Within a few years, much of the original Crip leadership were either imprisoned or dead. On February 23, 1973, Curtis "Buddha" Morrow, a close friend of Tookie Williams and a high-ranking Crip enforcer, was shot to death in South Central following a petty argument. Mac Thomas was murdered under mysterious circumstances in the mid-1970s.

==Robbery conviction==
In 1974, 21-year-old Washington was arrested for second-degree robbery and sentenced to five years' imprisonment at the Deuel Vocational Institution in Tracy, becoming the first Crip to be incarcerated there. Washington was unpopular among the prison population as he began to recruit young African-American inmates into the Crips, much to the disapproval of established black prison groups like the Black Muslims and the Black Guerrilla Family. According to a former inmate who was housed at Deuel with Washington, the Black Muslims and the Black Guerrilla Family were aware of the spread of the Crips in Los Angeles, and warned Washington that they would not tolerate the formation of Crips in the prison. Washington faced another problem while serving time at Deuel: as the Crips murdered rival gang members on the streets of Los Angeles, inmates at Deuel who were relatives of victims held Washington responsible for their deaths. Greg "Batman" Davis, a friend of Washington and an original Crips member, stated "People in the prisons was losing their loved ones on the streets and because Raymond was the founder of the Crips, they blamed him for it. And since Raymond was the only Crip up there (at Deuel) at the time, they were trying to kill him."

In 1976, Washington paroled from prison and returned to Los Angeles. Reportedly, Washington was shocked to discover that the violent war between the Crips, Bloods, and Hispanic gangs had escalated to the point that fighting using firearms, as opposed to fist fighting, was now normal.
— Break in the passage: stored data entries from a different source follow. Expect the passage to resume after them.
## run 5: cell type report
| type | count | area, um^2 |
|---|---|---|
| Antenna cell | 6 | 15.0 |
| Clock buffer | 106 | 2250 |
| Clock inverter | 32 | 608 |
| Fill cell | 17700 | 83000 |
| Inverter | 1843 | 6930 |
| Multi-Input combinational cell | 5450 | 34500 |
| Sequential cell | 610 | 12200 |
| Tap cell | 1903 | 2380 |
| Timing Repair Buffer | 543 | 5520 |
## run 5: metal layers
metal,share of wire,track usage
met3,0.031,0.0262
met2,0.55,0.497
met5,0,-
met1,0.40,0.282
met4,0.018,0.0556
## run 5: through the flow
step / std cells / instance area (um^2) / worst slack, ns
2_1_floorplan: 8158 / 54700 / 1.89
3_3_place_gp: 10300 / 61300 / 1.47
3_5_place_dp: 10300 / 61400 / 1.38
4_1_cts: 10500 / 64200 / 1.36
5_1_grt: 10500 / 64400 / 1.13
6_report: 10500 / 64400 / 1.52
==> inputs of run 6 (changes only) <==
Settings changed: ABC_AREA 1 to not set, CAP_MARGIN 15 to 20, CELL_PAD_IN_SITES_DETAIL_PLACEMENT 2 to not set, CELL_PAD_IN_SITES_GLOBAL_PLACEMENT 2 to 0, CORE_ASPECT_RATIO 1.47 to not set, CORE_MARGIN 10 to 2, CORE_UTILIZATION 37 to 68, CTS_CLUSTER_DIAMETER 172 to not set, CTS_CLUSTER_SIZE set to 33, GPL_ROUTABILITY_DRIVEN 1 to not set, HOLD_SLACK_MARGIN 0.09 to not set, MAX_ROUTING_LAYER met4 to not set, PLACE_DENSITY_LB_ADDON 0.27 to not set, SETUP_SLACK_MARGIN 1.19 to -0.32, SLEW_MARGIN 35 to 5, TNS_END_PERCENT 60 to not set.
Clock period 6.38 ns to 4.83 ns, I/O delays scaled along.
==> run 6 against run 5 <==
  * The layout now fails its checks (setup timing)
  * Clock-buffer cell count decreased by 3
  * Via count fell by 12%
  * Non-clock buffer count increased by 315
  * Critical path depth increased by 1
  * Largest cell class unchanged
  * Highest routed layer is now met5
// cordic_sin_cos
module cordic_sin_cos(clk,rst,target_angle,x_res,y_res);
 input clk,rst;   
 input signed [19:0] target_angle;    
 output reg signed [19:0] x_res;  
 output reg signed [19:0] y_res;  
 wire signed [19:0] x_res_comb;  
 wire signed [19:0] y_res_comb;  
 reg signed [19:0] x [9:0];   
 reg signed [19:0] y [9:0];   
 wire signed[19:0] arc_tan [8:0];   
 reg  signed[19:0] z[8:0];   
 reg  d[8:0];  
 wire signed [19:0] target_angle_conv;   
 wire [2:0] quadrant_loc;  
 assign arc_tan[0] = {{6{1'b0}},10'b0000101101,4'b0000};    
 assign arc_tan[1] = {{6{1'b0}},10'b0000011010,4'b1001};    
 assign arc_tan[2] = {{6{1'b0}},10'b0000001110,4'b0000};    
 assign arc_tan[3] = {{6{1'b0}},10'b0000000111,4'b0010};    
 assign arc_tan[4] = {{6{1'b0}},10'b0000000011,4'b1001};    
 assign arc_tan[5] = {{6{1'b0}},10'b0000000001,4'b1100};    
 assign arc_tan[6] = {{6{1'b0}},10'b0000000000,4'b1110};    
 assign arc_tan[7] = {{6{1'b0}},10'b0000000000,4'b0111};    
 assign arc_tan[8] = {{6{1'b0}},10'b0000000000,4'b0011};    
 get_conv_target_angle conv_angle(.target_angle(target_angle),.target_angle_conv(target_angle_conv),.quadrant_loc(quadrant_loc));
 output_mapping out_map(.x(x[9][19:0]),.y(y[9][19:0]),.quadrant_loc(quadrant_loc),.x_res(x_res_comb),.y_res(y_res_comb));
 always@(posedge clk)
  begin
    if (rst == 0)
       begin
         x_res [19:0]     <= 20'b0;
         y_res [19:0]     <= 20'b0;  
       end 
  ...
Size in the first run: ~3600 cells after synthesis, roughly 40 flip-flops, roughly 62 I/O pins, about 23000 um2 of cells after synthesis.
clock: 14.2 ns
lec_check: 0
abc_area: 1
cap_margin: 20
core_margin: 2
core_utilization: 72
cts_cluster_diameter: 395
cts_cluster_size: 100
place_density_lb_addon: 0.04
setup_slack_margin: 1.01
slew_margin: 20
tns_end_percent: 5
run.sh (not shown) runs the stock make flow with config.mk's settings and CLKGATE_MAP_FILE=.
The starting point failed in detailed placement with DPL-0038.
Change:
==> flow/config.mk (replaced) <==
export PLATFORM = sky130hd
export DESIGN_NAME = cordic_sin_cos
export DESIGN_NICKNAME = cordic_sin_cos
export VERILOG_FILES = /design/flow/design.v
export SDC_FILE = /design/flow/constraint.sdc
export NUM_CORES = 4
export LEC_CHECK = 0
export CAP_MARGIN = 20
export CORE_MARGIN = 2
export CORE_UTILIZATION = 40
export GPL_TIMING_DRIVEN = 0
export SLEW_MARGIN = 20
export TNS_END_PERCENT = 5
==> flow/constraint.sdc (replaced) <==
create_clock -name core_clock -period 35.0 [get_ports {clk}]
set_input_delay 7.0000 -clock core_clock [delete_from_list [all_inputs] [get_ports {clk}]]
set_output_delay 7.0000 -clock core_clock [all_outputs]
set_load 0.01 [all_outputs]
=> With this change the flow finished with timing, DRC and antenna clean; synthesized cell count came out lower by roughly a tenth; die area came out higher by well over a third; area after synthesis came out lower slightly.
Setup of run 1:
==> flow/design.v (excerpt) <==
module pp_buffer_wrapper #(
    parameter BRAM0_DEPTH = 32,
    parameter BRAM0_DW = 64,
    parameter BRAM1_DEPTH = 32,
    parameter BRAM1_DW = 64,
    parameter BURST_LEN_WIDTH = 8,
    parameter NUM_BURST_WIDTH = 8,
    parameter DDR_ADDR_WIDTH = 29,
    parameter DDR_DW = 64,
    parameter BRAM0_ADDR_WIDTH = $clog2(BRAM0_DEPTH),
    parameter BRAM1_ADDR_WIDTH = $clog2(BRAM1_DEPTH)
)
(
    input clk,
    input rst_n,
    input rd_start,
    input [BURST_LEN_WIDTH - 1 : 0] rd_burst_len,
    input [NUM_BURST_WIDTH - 1 : 0] rd_num_burst,
    input [DDR_ADDR_WIDTH - 1 : 0] rd_start_addr,    
    output rd_ready,
    output rd_done,
    input [BRAM0_ADDR_WIDTH - 1 : 0] rd_start_bram_addr,
    input bram0_r_en,
    input bram1_r_en,
    output [BRAM0_DW - 1 : 0] bram0_rdata,
    output [BRAM1_DW - 1 : 0] bram1_rdata,
    input [BRAM0_ADDR_WIDTH - 1 : 0] bram0_r_addr,
    input [BRAM1_ADDR_WIDTH - 1 : 0] bram1_r_addr,
    output [3: 0] m_axi_arid,
    output [DDR_ADDR_WIDTH - 1 : 0] m_axi_araddr,
    output [BURST_LEN_WIDTH - 1 : 0] m_axi_arlen,
    output [2 : 0] m_axi_arsize,
    output [1 : 0] m_axi_arburst,
    output         m_axi_arlock,
    output [3 : 0] m_axi_arcache,
    output [2 : 0] m_axi_arprot,
    output [3 : 0] m_axi_arqos,
    output         m_axi_arvalid,
    input          m_axi_arready,
    output m_axi_rready,
    input m_axi_rlast,
    input m_axi_rvalid,
    input [1 : 0] m_axi_rresp,
    input [3 : 0] m_axi_rid,
    input [DDR_DW - 1 : 0] m_axi_rdata
);
reg [1 : 0] d2b_active_bram;  
  ...
For scale: about 0.17 mm^2 of cells after synthesis.
Settings: LEC_CHECK=0, ABC_AREA=1, CAP_MARGIN=20, CORE_MARGIN=2, CORE_UTILIZATION=72, CTS_CLUSTER_DIAMETER=381, CTS_CLUSTER_SIZE=14, PLACE_DENSITY_LB_ADDON=0.07, SLEW_MARGIN=20, TNS_END_PERCENT=75; clock period 1.88 ns.
run.sh (not shown) runs the stock make flow with config.mk's settings and CLKGATE_MAP_FILE=.
The flow completed for run 1, but it is not clean: the layout still shows setup timing.
Inputs modified between run 1 and run 2:
# run 1
export LEC_CHECK = 0
export ABC_AREA = 1
export CAP_MARGIN = 20
export CORE_MARGIN = 2
export CORE_UTILIZATION = 72
export CTS_CLUSTER_DIAMETER = 381
export CTS_CLUSTER_SIZE = 14
export PLACE_DENSITY_LB_ADDON = 0.07
export SLEW_MARGIN = 20
export TNS_END_PERCENT = 75
create_clock -name core_clock -period 1.88 [get_ports {clk}]
# run 2
export LEC_CHECK = 0
export CAP_MARGIN = 20
export CORE_MARGIN = 2
export CORE_UTILIZATION = 61
export SETUP_SLACK_MARGIN = 0.59
export SLEW_MARGIN = 20
export TNS_END_PERCENT = 5
create_clock -name core_clock -period 2.2 [get_ports {clk}]
The flow completed for run 2, but it is not clean: the layout still shows setup timing.
Run 1 has a higher number of buffers inserted by post-CTS setup repair than run 2.
On sequential share of layout area: run 2 sits above run 1.
Sum of routed wire length over all layers: run 2 < run 1
Internal power on run 2 is behind run 1.
Going from run 1 to run 2, switching power total grew by more than a quarter.
Run 2: total design power higher than run 1
Comparing run 2 and run 1, the higher share of cell area taken by muxes after synthesis is on run 2.
Compared with run 1, in run 2 area fraction in full adders, half adders and majority gates held steady, net count reported at finish shrank by about 40%, tap cell count grew by 13%, cell row count grew by 12.
#### Input delta (run 3 over run 2)
# run 2
export LEC_CHECK = 0
export CAP_MARGIN = 20
export CORE_MARGIN = 2
export CORE_UTILIZATION = 61
export SETUP_SLACK_MARGIN = 0.59
export SLEW_MARGIN = 20
export TNS_END_PERCENT = 5
create_clock -name core_clock -period 2.2 [get_ports {clk}]
# run 3
export LEC_CHECK = 0
export CAP_MARGIN = 20
export CORE_MARGIN = 2
export CORE_UTILIZATION = 72
export CTS_CLUSTER_SIZE = 14
export SLEW_MARGIN = 20
create_clock -name core_clock -period 1.93 [get_ports {clk}]
- Run 3: flow complete, layout not clean; failing: setup timing
- Of run 2 and run 3, run 2 shows the lower sequential share of layout area, with run 3 above it.
- [compare] base=run 2 new=run 3: layout overhead on the synthesized area lower; transition time of the tightest slew-check pin higher; total power divided by cell area higher.
- Note that the number of fillers in the final layout recorded for run 2 amounts to 2.0 times the value seen in run 3.
- Run 2 has a higher setup slack of the critical path after layout than run 3.
- Final core utilization for run 3: 13 points up relative to run 2
- Min hold slack across run 2 and run 3: run 3
- Core footprint: run 3 better than run 2
What run 4 does differently from run 3 at the input level:
# run 3
export LEC_CHECK = 0
export CAP_MARGIN = 20
export CORE_MARGIN = 2
export CORE_UTILIZATION = 72
export CTS_CLUSTER_SIZE = 14
export SLEW_MARGIN = 20
create_clock -name core_clock -period 1.93 [get_ports {clk}]
# run 4
export LEC_CHECK = 0
export CAP_MARGIN = 20
export CORE_MARGIN = 2
export CORE_UTILIZATION = 40
export PLACE_DENSITY = 0.6
export SLEW_MARGIN = 20
create_clock -name core_clock -period 3.39 [get_ports {clk}]
## What came out
Status for run 4 and run 3: clean finish in run 4 only. Nothing crashed in run 3 and all stages finished; the problem is that the final layout failed, the offending checks being setup timing. Compared with run 3, run 4 shows a lower period utilization. Between run 4 and run 3, the difference in sequential cell count of the final layout is negligible. As far as synthesized cell count goes, run 4 and run 3 are indistinguishable; the numbers are identical. Run 4 vs run 3 — post-synthesis to final-layout area growth dropped 4.6 points. In run 4, sum of net half-perimeters after detailed placement is lower than in run 3. Run 4 vs. run 3: source-to-sink clock delay at the later pin of the worst-skew pair higher, core utilization moved down.
Power and IR drop assume default switching activity.
v56:
==> flow/design.v (excerpt) <==
module unified_computing_system (
    input      [15:0] d_a,           
    input      [15:0] d_b,           
    input      [1:0]  op_code,       
    input             clk,
    input             rstn,
    input             en_a,           
    input             en_b,           
    input             en_result,      
    input             cin,            
    input             bin,            
    output reg [31:0] result,         
    output reg [15:0] remainder,      
    output reg        cout,           
    output reg        bout,           
    output reg        overflow_flag,  
    output reg        error_flag      
);
Size: ~3100 cells after synthesis, roughly 84 flip-flops, about 93 I/O pins, about 21000 µm² of cells after synthesis.
make LEC_CHECK=0 ABC_AREA=1 CAP_MARGIN=20 CELL_PAD_IN_SITES_DETAIL_PLACEMENT=0 CELL_PAD_IN_SITES_GLOBAL_PLACEMENT=1 CORE_ASPECT_RATIO=0.54 CORE_MARGIN=4 CORE_UTILIZATION=41 MAX_ROUTING_LAYER=met5 PLACE_DENSITY_LB_ADDON=0.06 SLEW_MARGIN=20 finish   # period 26.0 ns
run.sh (not shown) runs the stock make flow with config.mk's settings and CLKGATE_MAP_FILE=.
### v56 -> v29
==> flow/config.mk <==
export PLATFORM = sky130hd
export DESIGN_NAME = unified_computing_system
export DESIGN_NICKNAME = unified_computing_system
export VERILOG_FILES = /design/flow/design.v
export SDC_FILE = /design/flow/constraint.sdc
export NUM_CORES = 4
export LEC_CHECK = 0
export ABC_AREA = 1
export CAP_MARGIN = 0
export CORE_MARGIN = 2
export CORE_UTILIZATION = 60
export GPL_ROUTABILITY_DRIVEN = 0
export HOLD_SLACK_MARGIN = 0.02
export SETUP_SLACK_MARGIN = 5.0
export SLEW_MARGIN = 5
export TNS_END_PERCENT = 95
Results
- | initial core utilization | v29 vs v56 | 19 points higher |
- Compared with v56, v29 shows a lower sequential cell area share.
- Between v29 and v56, it is v29 whose maximum clock rate is lower, by 0.00049 GHz.
- From v56 to v29 the numbers moved as follows: global-route track usage on met2 now larger, worst hold-check slack comparable, half-perimeter wire length after placement now smaller, combined global-route utilization of all metal layers now larger.
- v56 -> v29: area fraction in and, or, nand and nor cells after synthesis delta 0, exact match
- When the final numbers for v56 and v29 were put side by side, the via count turned out to be greater in v29.
The following lists how v45 was set up differently from v29:
==> flow/config.mk <==
export PLATFORM = sky130hd
export DESIGN_NAME = unified_computing_system
export DESIGN_NICKNAME = unified_computing_system
export VERILOG_FILES = /design/flow/design.v
export SDC_FILE = /design/flow/constraint.sdc
export NUM_CORES = 4
export LEC_CHECK = 0
export CAP_MARGIN = 20
export CORE_MARGIN = 2
export CORE_UTILIZATION = 68
export PLACE_DENSITY_LB_ADDON = 0.07
export SLEW_MARGIN = 20
export TNS_END_PERCENT = 5
Notes after the runs:
The final report for v45 shows a completed flow and a layout that fails verification, specifically negative setup slack. Status: number of max-slew violations in the final report parity (v29, v45). v45 vs v29, capturing instance or port of the critical path: remainder[4] vs remainder[15]. | via count | v45 vs v29 | better |. Re clock buffer count: v45 is 1 down on v29. On post-CTS clock slew at the launch and capture registers of the worst setup and hold paths, v45 and v29 are basically level. v29 has higher depth of the worst hold-timing path than v45. Chip area line of the yosys report went down by a few percent going from v29 to v45.
[inputs] v46 vs v45
-- flow/config.mk --
<<< v45, line 7
export LEC_CHECK = 0
export CAP_MARGIN = 20
export CORE_MARGIN = 2
export CORE_UTILIZATION = 68
export PLACE_DENSITY_LB_ADDON = 0.07
export SLEW_MARGIN = 20
export TNS_END_PERCENT = 5
>>> v46, line 7
export LEC_CHECK = 0
export ABC_AREA = 1
export CAP_MARGIN = 0
export CELL_PAD_IN_SITES_GLOBAL_PLACEMENT = 3
export CORE_MARGIN = 2
export CORE_UTILIZATION = 52
export GPL_ROUTABILITY_DRIVEN = 0
export GPL_TIMING_DRIVEN = 0
export HOLD_SLACK_MARGIN = 0.02
export MAX_ROUTING_LAYER = met4
export PLACE_DENSITY = 0.54
export SETUP_SLACK_MARGIN = 5.0
export SLEW_MARGIN = 5
export TNS_END_PERCENT = 95
[summary]
Run status, v46: aborted in 3_1_place_gp_skip_io, error GPL-0301
From v45 to v46 the numbers moved as follows: number of cells in the yosys synthesis report increased 20%, share of cell area taken by muxes after synthesis decreased 3.3 points, mapped cell area increased about 5%, placeable core region increased 38%, share of synthesized registers carrying an async set or reset essentially unchanged.
v46 vs v45: die size up by more than a quarter
Of v46 and v45, v45 shows the higher proportion of synthesized chip area in sequential cells, with v46 below it.
In v46 the xor/xnor share of the synthesized area turned out 1.6 points lower than in v45.
Comparing v46 and v45, the higher post-synthesis share of cell area spent on and-or and or-and gates is on v45.

Starting RTL as in the previous note.
Settings: LEC_CHECK=0, CAP_MARGIN=20, CELL_PAD_IN_SITES_GLOBAL_PLACEMENT=0, CORE_MARGIN=2, CORE_UTILIZATION=66, GPL_ROUTABILITY_DRIVEN=0, HOLD_SLACK_MARGIN=-0.09, MAX_ROUTING_LAYER=met4, SETUP_SLACK_MARGIN=3.71, SLEW_MARGIN=20, TNS_END_PERCENT=70; clock period 18.7 ns.
The starting point aborted during 5_1_grt.
## pwm_hw
module pwm_hw(
input clk,      			 
input reset,  			     
input red,                   
input green,                 
input blue,                  
output [19:0] Red_High_HW,   
output [19:0] Red_Low_HW,    
output [19:0] Green_High_HW, 
output [19:0] Green_Low_HW,  
output [19:0] Blue_High_HW,  
output [19:0] Blue_Low_HW    
             );
clock: 1.37 ns
lec_check: 0
abc_area: 1
cap_margin: 20
core_aspect_ratio: 1.35
core_margin: 2
core_utilization: 67
cts_cluster_diameter: 268
cts_cluster_size: 95
place_density: 0.4
slew_margin: 20
run.sh (not shown) runs the stock make flow with config.mk's settings and CLKGATE_MAP_FILE=.
The starting point finished but failed the layout checks on setup timing.
Next try:
- ABC_AREA: 1 -> unset
- CORE_ASPECT_RATIO: 1.35 -> unset
- CORE_UTILIZATION: 67 -> 33
- CTS_CLUSTER_DIAMETER: 268 -> unset
- CTS_CLUSTER_SIZE: 95 -> unset
- PLACE_DENSITY: 0.4 -> 0.6
- clock period: 1.37 -> 1.79 ns (I/O delays scaled with it)
The new run finished clean.
Via count fell by 29%.
Routed wire length drops by 32%.
Cell area is higher by 5.9%.
Utilization went down by 45 points.
Sequential power drops by 30%.
Next try:
- CORE_UTILIZATION: 33 -> 64
- clock period: 1.79 -> 1.55 ns (I/O delays scaled with it)
What happened: With this change the flow reached the layout checks and failed them: setup timing; worst hold slack gets worse by 0.023 ns; cell count came out lower by roughly a tenth; critical path depth goes up by 3; register-to-register slack got worse by 0.19 ns; sequential cell count is unchanged.
Next try:
- ABC_AREA: unset -> 1
- CORE_ASPECT_RATIO: unset -> 0.5
- CTS_CLUSTER_DIAMETER: unset -> 222
- CTS_CLUSTER_SIZE: unset -> 100
- TNS_END_PERCENT: unset -> 10
- clock period: 1.55 -> 1.01 ns (I/O delays scaled with it)
This time the run died in clock tree synthesis.
Die area went down by 1.7%.
Synthesized area went down by 2.2%.
Synthesized cell count went up by 30%.

== job 101 ==
pwm_hw again, from the RTL that the note above started with.
make LEC_CHECK=0 CAP_MARGIN=20 CORE_MARGIN=2 CORE_UTILIZATION=68 CTS_CLUSTER_DIAMETER=25 CTS_CLUSTER_SIZE=33 SETUP_SLACK_MARGIN=0.46 SLEW_MARGIN=20 finish   # period 1.73 ns
Job 101 is listed as incomplete: the tool reported an error in clock tree synthesis (4_1_cts) and the run ended there.
> inputs changed (job 101 -> job 102)
--- a/flow/config.mk
+++ b/flow/config.mk
@@ -9,6 +9,4 @@
 export CORE_MARGIN = 2
-export CORE_UTILIZATION = 68
-export CTS_CLUSTER_DIAMETER = 25
-export CTS_CLUSTER_SIZE = 33
-export SETUP_SLACK_MARGIN = 0.46
+export CORE_UTILIZATION = 40
+export PLACE_DENSITY = 0.6
 export SLEW_MARGIN = 20
==> flow/constraint.sdc <==
create_clock -name core_clock -period 1.79 [get_ports {clk}]
set_input_delay 0.3580 -clock core_clock [delete_from_list [all_inputs] [get_ports {clk}]]
set_output_delay 0.3580 -clock core_clock [all_outputs]
set_load 0.01 [all_outputs]
## What came out
The flow did not stop early for job 102: all stages ran, and the layout cleared the timing, design-rule and antenna checks. The effective utilization at floorplan of job 102 falls short of that of job 101 by 30 points. Job 102 vs. job 101: count of placed standard cells including taps went up; standard cell area after detailed placement has increased; full die area increased about 70%; worst setup slack before clock tree synthesis went up.
Input changes introduced in job 103 (baseline for comparison: job 102):
--- a/flow/config.mk
+++ b/flow/config.mk
@@ -9,3 +9,4 @@
 export CORE_MARGIN = 2
-export CORE_UTILIZATION = 40
+export CORE_UTILIZATION = 64
+export CTS_CLUSTER_SIZE = 31
 export PLACE_DENSITY = 0.6
==> flow/constraint.sdc <==
create_clock -name core_clock -period 1.55 [get_ports {clk}]
set_input_delay 0.3100 -clock core_clock [delete_from_list [all_inputs] [get_ports {clk}]]
set_output_delay 0.3100 -clock core_clock [all_outputs]
set_load 0.01 [all_outputs]
[flow] job 103 | stages: complete | final checks: fail | reason: negative setup slack. The run showing the greater sequential portion of the cell area is job 103. Design area: job 102 vs job 103, no meaningful difference. When the final numbers for job 102 and job 103 were put side by side, the standard cell core area turned out to be smaller in job 103.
Over the next few months, Washington became disillusioned with the Crips as the gang committed more violent and senseless crimes, with new recruits seeking to build their reputations. Since Washington's imprisonment, the organization had totally broken down into loosely-affiliated decentralized sets that often fought each other, as the Crips' original leadership had disappeared. Tookie Williams, the last remaining original Crips leader, served as the de facto leader during Washington's imprisonment. Williams had been injured in a drive-by shooting in 1976, and developed a growing addiction to PCP that caused his authority to wane until he was arrested for four counts of homicide shortly before Washington was murdered. According to law enforcement, former gang members and close friends, Washington had decided that the Crips needed to be brought back under one umbrella organization to stop infighting, and then to work towards a truce with the Bloods. Upon realizing he no longer held influence in the gang, Washington started to distance himself from the Crips.

==Death==

Around 10:00 p.m. on Thursday, August 9, 1979, five days before his 26th birthday, Washington was shot on the corner of East 64th Street and South San Pedro Street in South Central Los Angeles, in a drive-by shooting. Washington was rushed to Morningside Hospital where he died while undergoing emergency surgery. No suspects have been arrested, and Washington's murder remains unsolved. It was reported that Washington was hanging out on the corner when a car pulled up and the unidentified occupants called him over to the car. Washington's associates, as well as the police, were aware he would never walk up to cars of people that he did not know, and most likely knew the occupants of the vehicle as he told an acquaintance that he knew them. Washington engaged in a brief conversation with them before the occupant in the passenger seat drew a sawed-off shotgun and shot him in the abdomen.